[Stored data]

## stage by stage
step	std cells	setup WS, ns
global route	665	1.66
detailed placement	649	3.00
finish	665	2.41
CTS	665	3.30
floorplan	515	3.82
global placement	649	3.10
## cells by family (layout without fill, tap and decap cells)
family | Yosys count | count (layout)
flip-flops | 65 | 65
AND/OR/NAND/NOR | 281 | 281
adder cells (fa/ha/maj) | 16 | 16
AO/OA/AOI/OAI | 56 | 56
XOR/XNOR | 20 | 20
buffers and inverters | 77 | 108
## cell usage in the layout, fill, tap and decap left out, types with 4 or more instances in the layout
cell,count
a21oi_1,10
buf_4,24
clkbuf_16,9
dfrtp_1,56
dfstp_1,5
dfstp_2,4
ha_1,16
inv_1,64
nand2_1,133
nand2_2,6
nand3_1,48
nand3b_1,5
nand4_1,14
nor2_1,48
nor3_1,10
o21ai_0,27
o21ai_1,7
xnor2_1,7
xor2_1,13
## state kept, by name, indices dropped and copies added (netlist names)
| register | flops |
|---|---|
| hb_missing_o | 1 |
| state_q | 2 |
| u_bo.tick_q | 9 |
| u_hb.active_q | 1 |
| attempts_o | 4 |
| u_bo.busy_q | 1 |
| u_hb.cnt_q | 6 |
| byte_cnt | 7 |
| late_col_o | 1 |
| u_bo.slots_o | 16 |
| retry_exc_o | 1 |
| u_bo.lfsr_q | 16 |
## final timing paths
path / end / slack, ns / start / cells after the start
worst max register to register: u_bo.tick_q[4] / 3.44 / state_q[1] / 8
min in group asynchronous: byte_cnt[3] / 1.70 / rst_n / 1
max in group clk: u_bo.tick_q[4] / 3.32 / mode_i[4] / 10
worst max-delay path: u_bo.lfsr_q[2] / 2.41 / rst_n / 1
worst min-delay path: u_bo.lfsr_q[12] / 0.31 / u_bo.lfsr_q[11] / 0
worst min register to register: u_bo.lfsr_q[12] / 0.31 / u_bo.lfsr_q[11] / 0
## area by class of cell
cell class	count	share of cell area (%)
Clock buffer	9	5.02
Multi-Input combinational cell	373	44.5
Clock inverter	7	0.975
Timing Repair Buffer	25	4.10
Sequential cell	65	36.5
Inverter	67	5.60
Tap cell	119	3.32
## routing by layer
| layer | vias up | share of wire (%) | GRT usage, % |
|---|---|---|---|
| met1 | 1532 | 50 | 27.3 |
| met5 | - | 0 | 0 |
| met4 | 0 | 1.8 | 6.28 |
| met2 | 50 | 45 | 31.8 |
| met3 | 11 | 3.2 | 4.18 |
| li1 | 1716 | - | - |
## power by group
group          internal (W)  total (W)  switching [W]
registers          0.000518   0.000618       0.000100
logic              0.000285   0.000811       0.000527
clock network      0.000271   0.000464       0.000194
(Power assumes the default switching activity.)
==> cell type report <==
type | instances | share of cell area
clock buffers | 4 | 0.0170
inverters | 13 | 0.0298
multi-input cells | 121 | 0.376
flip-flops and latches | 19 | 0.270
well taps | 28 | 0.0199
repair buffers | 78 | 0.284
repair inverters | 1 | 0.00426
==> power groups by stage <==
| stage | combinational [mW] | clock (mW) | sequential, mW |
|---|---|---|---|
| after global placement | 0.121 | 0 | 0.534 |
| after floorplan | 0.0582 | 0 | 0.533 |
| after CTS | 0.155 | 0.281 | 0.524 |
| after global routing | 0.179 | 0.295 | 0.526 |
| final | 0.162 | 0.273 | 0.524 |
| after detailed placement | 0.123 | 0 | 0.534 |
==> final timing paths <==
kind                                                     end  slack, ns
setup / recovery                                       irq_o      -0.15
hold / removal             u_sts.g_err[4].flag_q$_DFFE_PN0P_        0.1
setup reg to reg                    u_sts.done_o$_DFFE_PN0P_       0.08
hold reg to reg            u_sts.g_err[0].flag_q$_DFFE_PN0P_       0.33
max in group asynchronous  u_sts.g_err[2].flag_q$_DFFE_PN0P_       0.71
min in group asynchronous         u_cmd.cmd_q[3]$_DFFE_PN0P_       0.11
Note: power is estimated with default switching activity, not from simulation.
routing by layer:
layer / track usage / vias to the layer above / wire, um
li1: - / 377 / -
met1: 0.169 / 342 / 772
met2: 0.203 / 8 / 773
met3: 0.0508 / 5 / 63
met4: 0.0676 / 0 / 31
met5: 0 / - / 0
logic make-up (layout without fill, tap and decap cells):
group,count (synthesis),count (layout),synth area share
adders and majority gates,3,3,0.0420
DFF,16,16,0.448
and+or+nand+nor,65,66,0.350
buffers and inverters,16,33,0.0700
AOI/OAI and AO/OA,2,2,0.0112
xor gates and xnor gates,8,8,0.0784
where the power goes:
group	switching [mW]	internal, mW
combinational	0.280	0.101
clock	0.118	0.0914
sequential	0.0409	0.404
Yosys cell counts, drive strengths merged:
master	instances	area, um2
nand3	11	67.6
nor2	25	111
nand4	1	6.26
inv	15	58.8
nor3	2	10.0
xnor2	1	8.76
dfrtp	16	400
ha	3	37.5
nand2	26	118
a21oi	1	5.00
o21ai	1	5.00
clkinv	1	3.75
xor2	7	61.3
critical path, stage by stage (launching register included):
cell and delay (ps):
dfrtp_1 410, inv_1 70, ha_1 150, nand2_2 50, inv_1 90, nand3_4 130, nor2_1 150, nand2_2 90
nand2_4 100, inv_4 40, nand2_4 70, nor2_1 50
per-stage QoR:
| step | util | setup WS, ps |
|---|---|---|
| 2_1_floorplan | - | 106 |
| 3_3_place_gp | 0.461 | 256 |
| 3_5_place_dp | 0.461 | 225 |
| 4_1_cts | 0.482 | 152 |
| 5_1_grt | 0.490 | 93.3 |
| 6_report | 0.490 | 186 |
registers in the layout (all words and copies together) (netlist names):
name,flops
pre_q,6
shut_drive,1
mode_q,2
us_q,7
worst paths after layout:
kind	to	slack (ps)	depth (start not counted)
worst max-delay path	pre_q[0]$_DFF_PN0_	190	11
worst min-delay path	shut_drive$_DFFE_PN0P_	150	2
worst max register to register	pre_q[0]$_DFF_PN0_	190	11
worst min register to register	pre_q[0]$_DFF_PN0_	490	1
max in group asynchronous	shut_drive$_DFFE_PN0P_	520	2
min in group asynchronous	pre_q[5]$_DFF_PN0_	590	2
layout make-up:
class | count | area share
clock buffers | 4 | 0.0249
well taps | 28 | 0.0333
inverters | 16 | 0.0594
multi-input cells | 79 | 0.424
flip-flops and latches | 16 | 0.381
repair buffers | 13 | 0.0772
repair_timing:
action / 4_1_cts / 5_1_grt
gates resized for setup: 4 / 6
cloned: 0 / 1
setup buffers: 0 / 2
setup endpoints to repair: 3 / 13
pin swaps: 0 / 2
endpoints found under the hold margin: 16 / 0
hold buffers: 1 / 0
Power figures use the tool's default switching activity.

## THE PROBLEM
Give back the lines of the data exactly as they are written, from the first line through the line containing "buffers and inverters | 77 | 108".

## YOUR SOLUTION
## stage by stage
step	std cells	setup WS, ns
global route	665	1.66
detailed placement	649	3.00
finish	665	2.41
CTS	665	3.30
floorplan	515	3.82
global placement	649	3.10
## cells by family (layout without fill, tap and decap cells)
family | Yosys count | count (layout)
flip-flops | 65 | 65
AND/OR/NAND/NOR | 281 | 281
adder cells (fa/ha/maj) | 16 | 16
AO/OA/AOI/OAI | 56 | 56
XOR/XNOR | 20 | 20
buffers and inverters | 77 | 108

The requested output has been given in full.